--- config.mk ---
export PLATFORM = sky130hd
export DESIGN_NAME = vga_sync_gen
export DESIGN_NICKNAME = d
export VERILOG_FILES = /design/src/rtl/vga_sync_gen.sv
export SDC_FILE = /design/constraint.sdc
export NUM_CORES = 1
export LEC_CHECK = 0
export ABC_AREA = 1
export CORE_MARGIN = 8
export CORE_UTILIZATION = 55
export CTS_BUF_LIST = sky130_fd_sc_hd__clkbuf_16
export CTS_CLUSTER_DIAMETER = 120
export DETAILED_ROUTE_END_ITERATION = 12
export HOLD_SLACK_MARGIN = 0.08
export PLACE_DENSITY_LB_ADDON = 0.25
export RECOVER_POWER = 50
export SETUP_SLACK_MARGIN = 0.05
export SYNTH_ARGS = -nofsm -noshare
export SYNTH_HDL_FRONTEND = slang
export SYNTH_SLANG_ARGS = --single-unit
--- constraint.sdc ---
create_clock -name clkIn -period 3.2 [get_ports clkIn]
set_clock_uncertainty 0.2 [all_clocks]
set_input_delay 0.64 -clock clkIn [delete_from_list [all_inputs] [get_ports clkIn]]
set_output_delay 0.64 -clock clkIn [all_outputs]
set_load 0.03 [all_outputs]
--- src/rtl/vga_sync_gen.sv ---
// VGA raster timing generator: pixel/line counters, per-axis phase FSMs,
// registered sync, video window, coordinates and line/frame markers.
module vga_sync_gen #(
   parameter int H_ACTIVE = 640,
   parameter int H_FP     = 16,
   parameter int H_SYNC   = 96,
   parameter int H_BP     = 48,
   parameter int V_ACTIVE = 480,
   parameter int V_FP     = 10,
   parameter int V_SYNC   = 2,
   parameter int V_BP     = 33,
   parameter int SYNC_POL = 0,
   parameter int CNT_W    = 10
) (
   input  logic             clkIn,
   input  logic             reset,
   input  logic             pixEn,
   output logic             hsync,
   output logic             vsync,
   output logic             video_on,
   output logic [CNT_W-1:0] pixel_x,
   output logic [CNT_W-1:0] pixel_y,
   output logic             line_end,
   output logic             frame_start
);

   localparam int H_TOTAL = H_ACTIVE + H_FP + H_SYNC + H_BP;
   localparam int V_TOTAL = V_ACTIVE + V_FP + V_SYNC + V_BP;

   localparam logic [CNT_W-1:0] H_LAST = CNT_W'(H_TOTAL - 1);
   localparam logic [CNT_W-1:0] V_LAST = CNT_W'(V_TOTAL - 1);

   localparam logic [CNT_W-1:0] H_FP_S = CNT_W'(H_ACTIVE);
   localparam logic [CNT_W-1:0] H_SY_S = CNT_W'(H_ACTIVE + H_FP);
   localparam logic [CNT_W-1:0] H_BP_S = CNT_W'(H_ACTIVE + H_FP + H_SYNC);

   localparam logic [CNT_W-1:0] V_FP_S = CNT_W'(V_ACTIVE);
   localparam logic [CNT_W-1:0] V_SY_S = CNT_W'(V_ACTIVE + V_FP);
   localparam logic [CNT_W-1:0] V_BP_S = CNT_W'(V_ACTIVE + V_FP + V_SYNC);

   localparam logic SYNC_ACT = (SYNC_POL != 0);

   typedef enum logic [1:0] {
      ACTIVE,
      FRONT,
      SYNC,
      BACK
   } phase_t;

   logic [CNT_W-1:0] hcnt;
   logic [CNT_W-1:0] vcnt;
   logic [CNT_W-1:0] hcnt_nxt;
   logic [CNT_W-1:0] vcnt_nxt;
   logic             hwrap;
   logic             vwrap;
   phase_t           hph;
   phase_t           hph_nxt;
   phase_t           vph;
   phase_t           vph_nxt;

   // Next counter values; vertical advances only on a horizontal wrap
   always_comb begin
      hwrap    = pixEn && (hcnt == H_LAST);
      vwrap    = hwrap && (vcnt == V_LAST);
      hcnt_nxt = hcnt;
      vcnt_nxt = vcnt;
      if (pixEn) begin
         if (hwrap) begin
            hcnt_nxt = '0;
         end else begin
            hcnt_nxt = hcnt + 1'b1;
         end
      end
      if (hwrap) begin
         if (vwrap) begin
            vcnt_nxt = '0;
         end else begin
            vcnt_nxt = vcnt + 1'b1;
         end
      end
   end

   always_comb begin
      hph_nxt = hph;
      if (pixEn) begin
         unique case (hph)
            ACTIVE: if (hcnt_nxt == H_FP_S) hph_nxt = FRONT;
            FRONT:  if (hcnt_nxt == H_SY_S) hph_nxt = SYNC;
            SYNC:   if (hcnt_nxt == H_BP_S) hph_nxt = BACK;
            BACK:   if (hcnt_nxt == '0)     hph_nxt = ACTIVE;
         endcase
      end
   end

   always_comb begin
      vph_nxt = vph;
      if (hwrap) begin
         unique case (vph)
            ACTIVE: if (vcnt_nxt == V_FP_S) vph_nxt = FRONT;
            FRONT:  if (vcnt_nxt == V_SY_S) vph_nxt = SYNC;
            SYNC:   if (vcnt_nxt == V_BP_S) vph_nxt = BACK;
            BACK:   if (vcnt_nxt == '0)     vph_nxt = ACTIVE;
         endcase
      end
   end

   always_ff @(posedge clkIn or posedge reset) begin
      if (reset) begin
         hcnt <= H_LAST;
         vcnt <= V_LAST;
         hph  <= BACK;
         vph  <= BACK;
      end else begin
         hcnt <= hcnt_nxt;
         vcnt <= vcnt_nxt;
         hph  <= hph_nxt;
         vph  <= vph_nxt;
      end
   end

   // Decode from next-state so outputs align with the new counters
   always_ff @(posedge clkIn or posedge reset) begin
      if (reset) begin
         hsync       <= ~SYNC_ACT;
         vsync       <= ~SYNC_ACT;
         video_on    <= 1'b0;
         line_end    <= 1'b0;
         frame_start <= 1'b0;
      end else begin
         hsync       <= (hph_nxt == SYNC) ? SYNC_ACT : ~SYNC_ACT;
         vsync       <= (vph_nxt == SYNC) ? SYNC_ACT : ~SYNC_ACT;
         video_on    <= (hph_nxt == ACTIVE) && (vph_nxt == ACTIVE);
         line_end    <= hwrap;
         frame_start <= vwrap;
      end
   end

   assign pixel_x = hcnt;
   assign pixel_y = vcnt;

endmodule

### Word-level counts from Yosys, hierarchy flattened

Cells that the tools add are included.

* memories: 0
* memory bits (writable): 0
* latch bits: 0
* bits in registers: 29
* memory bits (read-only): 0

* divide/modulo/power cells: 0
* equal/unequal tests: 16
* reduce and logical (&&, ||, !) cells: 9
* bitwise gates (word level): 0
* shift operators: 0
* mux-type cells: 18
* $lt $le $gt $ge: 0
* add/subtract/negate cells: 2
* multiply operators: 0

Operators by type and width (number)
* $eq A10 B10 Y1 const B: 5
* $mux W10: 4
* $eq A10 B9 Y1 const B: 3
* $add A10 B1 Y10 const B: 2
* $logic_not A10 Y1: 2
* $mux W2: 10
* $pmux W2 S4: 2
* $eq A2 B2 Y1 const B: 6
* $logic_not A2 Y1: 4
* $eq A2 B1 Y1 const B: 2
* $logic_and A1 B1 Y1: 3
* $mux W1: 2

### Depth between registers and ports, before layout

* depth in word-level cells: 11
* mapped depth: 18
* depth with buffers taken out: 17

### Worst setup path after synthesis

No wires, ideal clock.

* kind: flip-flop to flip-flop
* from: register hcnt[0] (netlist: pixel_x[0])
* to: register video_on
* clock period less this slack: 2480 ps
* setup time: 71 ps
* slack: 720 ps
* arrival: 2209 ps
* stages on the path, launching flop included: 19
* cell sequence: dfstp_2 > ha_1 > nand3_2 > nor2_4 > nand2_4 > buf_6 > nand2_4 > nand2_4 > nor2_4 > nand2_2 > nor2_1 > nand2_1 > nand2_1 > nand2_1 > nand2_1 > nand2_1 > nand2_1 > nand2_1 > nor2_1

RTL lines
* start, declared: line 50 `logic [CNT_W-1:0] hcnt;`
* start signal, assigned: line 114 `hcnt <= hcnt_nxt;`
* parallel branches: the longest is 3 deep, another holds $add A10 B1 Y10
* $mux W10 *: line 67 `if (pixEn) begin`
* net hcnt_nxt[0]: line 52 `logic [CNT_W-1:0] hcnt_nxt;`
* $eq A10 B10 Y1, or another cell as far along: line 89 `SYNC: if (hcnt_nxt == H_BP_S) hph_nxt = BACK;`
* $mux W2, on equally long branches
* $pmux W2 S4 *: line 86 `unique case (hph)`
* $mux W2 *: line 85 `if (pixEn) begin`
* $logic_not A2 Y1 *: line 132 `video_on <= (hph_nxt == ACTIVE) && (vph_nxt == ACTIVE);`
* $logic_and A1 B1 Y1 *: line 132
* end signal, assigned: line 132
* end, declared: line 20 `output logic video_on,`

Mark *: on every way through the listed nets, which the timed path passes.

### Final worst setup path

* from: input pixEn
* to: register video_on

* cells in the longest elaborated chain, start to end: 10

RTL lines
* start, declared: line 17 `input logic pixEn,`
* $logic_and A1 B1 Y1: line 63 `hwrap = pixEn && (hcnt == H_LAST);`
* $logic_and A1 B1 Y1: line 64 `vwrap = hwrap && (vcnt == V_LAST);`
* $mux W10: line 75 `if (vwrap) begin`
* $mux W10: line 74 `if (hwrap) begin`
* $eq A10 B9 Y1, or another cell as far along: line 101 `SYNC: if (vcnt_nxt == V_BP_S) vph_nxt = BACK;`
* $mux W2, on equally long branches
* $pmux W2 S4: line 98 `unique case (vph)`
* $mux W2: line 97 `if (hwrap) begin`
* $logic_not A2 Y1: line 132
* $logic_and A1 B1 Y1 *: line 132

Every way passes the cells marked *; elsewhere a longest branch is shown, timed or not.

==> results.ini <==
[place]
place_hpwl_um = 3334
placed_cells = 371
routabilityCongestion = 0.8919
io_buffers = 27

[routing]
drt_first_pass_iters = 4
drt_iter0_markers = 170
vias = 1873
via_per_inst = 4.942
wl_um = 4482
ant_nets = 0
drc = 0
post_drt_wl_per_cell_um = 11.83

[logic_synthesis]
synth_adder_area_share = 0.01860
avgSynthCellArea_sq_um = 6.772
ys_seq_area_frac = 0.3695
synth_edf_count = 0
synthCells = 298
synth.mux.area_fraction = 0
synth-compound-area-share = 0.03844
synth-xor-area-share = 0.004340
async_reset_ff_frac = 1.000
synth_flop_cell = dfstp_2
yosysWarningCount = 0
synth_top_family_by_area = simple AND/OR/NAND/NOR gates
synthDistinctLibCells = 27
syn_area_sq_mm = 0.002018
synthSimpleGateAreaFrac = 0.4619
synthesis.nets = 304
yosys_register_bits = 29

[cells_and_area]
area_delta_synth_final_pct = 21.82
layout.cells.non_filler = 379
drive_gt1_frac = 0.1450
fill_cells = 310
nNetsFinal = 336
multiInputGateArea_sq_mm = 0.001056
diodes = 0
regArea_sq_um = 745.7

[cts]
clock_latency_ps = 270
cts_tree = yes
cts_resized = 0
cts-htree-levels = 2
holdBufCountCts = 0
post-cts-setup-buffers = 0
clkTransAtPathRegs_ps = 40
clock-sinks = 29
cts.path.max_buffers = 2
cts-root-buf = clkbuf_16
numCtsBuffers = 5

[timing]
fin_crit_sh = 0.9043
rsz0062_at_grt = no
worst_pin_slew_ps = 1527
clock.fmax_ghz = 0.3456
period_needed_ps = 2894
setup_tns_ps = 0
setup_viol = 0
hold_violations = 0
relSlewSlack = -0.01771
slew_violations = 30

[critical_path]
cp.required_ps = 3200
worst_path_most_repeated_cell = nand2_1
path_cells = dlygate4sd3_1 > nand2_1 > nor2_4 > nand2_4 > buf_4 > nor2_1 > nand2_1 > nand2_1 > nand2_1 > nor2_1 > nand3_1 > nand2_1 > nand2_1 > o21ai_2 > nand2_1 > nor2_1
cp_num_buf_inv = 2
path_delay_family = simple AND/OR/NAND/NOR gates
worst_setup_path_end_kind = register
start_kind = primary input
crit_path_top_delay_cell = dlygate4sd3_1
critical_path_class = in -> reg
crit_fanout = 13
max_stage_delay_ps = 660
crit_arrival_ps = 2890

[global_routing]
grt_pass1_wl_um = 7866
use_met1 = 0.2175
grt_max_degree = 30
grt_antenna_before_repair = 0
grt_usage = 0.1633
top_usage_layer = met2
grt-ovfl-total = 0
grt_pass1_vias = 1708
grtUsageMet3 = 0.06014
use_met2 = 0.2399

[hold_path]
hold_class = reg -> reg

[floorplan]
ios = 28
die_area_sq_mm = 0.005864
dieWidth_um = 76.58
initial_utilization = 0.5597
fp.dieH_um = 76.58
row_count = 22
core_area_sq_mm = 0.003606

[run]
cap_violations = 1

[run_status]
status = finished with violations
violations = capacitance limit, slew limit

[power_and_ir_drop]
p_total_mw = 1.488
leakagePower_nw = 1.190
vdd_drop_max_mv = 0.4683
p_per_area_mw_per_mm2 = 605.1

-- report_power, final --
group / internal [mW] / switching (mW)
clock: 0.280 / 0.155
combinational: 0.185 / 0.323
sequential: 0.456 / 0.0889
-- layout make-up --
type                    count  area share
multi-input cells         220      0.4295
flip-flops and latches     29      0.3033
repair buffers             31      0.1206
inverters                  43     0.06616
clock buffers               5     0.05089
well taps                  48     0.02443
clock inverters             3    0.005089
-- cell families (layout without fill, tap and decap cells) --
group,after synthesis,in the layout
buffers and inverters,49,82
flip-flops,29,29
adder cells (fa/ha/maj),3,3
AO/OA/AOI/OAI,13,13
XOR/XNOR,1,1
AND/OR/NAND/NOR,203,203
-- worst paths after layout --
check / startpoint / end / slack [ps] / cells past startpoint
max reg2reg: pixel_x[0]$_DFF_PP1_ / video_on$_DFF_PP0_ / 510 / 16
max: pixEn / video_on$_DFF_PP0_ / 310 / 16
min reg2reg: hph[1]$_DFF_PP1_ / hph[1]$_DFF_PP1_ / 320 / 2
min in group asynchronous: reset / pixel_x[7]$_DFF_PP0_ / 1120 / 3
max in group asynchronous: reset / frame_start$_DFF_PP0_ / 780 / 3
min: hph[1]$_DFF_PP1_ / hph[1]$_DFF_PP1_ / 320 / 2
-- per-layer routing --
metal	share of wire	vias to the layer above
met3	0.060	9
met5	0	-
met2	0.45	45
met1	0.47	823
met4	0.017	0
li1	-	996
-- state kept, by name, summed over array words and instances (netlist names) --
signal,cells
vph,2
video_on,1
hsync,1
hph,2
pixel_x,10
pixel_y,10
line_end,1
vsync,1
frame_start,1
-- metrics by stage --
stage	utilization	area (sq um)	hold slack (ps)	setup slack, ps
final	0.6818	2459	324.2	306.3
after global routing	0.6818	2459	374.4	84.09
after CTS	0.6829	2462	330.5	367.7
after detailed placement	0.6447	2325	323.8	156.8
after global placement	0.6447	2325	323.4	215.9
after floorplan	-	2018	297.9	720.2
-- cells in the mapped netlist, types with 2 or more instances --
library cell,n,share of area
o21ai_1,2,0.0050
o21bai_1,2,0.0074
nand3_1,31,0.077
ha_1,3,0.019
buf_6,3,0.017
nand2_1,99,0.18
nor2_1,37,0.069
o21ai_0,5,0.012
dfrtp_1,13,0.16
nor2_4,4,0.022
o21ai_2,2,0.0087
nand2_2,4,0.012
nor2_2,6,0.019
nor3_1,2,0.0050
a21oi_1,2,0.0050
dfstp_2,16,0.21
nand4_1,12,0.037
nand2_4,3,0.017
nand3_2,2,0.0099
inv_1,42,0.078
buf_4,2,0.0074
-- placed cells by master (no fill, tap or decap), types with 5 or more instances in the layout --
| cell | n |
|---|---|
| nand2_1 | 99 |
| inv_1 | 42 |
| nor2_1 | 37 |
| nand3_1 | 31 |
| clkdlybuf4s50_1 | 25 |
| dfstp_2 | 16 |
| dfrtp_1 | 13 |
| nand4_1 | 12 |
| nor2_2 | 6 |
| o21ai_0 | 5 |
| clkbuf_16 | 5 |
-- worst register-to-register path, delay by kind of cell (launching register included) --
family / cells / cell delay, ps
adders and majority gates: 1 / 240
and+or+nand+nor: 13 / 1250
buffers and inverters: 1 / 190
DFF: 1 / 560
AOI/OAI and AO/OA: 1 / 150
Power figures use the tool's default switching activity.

### WORK TO BE COMPLETED
Reproduce, line for line, the material, starting at its first line, and end once the line holding "localparam logic [CNT_W-1:0] H_FP_S" has been output.

### RESULT BELOW
--- config.mk ---
export PLATFORM = sky130hd
export DESIGN_NAME = vga_sync_gen
export DESIGN_NICKNAME = d
export VERILOG_FILES = /design/src/rtl/vga_sync_gen.sv
export SDC_FILE = /design/constraint.sdc
export NUM_CORES = 1
export LEC_CHECK = 0
export ABC_AREA = 1
export CORE_MARGIN = 8
export CORE_UTILIZATION = 55
export CTS_BUF_LIST = sky130_fd_sc_hd__clkbuf_16
export CTS_CLUSTER_DIAMETER = 120
export DETAILED_ROUTE_END_ITERATION = 12
export HOLD_SLACK_MARGIN = 0.08
export PLACE_DENSITY_LB_ADDON = 0.25
export RECOVER_POWER = 50
export SETUP_SLACK_MARGIN = 0.05
export SYNTH_ARGS = -nofsm -noshare
export SYNTH_HDL_FRONTEND = slang
export SYNTH_SLANG_ARGS = --single-unit
--- constraint.sdc ---
create_clock -name clkIn -period 3.2 [get_ports clkIn]
set_clock_uncertainty 0.2 [all_clocks]
set_input_delay 0.64 -clock clkIn [delete_from_list [all_inputs] [get_ports clkIn]]
set_output_delay 0.64 -clock clkIn [all_outputs]
set_load 0.03 [all_outputs]
--- src/rtl/vga_sync_gen.sv ---
// VGA raster timing generator: pixel/line counters, per-axis phase FSMs,
// registered sync, video window, coordinates and line/frame markers.
module vga_sync_gen #(
   parameter int H_ACTIVE = 640,
   parameter int H_FP     = 16,
   parameter int H_SYNC   = 96,
   parameter int H_BP     = 48,
   parameter int V_ACTIVE = 480,
   parameter int V_FP     = 10,
   parameter int V_SYNC   = 2,
   parameter int V_BP     = 33,
   parameter int SYNC_POL = 0,
   parameter int CNT_W    = 10
) (
   input  logic             clkIn,
   input  logic             reset,
   input  logic             pixEn,
   output logic             hsync,
   output logic             vsync,
   output logic             video_on,
   output logic [CNT_W-1:0] pixel_x,
   output logic [CNT_W-1:0] pixel_y,
   output logic             line_end,
   output logic             frame_start
);

   localparam int H_TOTAL = H_ACTIVE + H_FP + H_SYNC + H_BP;
   localparam int V_TOTAL = V_ACTIVE + V_FP + V_SYNC + V_BP;

   localparam logic [CNT_W-1:0] H_LAST = CNT_W'(H_TOTAL - 1);
   localparam logic [CNT_W-1:0] V_LAST = CNT_W'(V_TOTAL - 1);

   localparam logic [CNT_W-1:0] H_FP_S = CNT_W'(H_ACTIVE);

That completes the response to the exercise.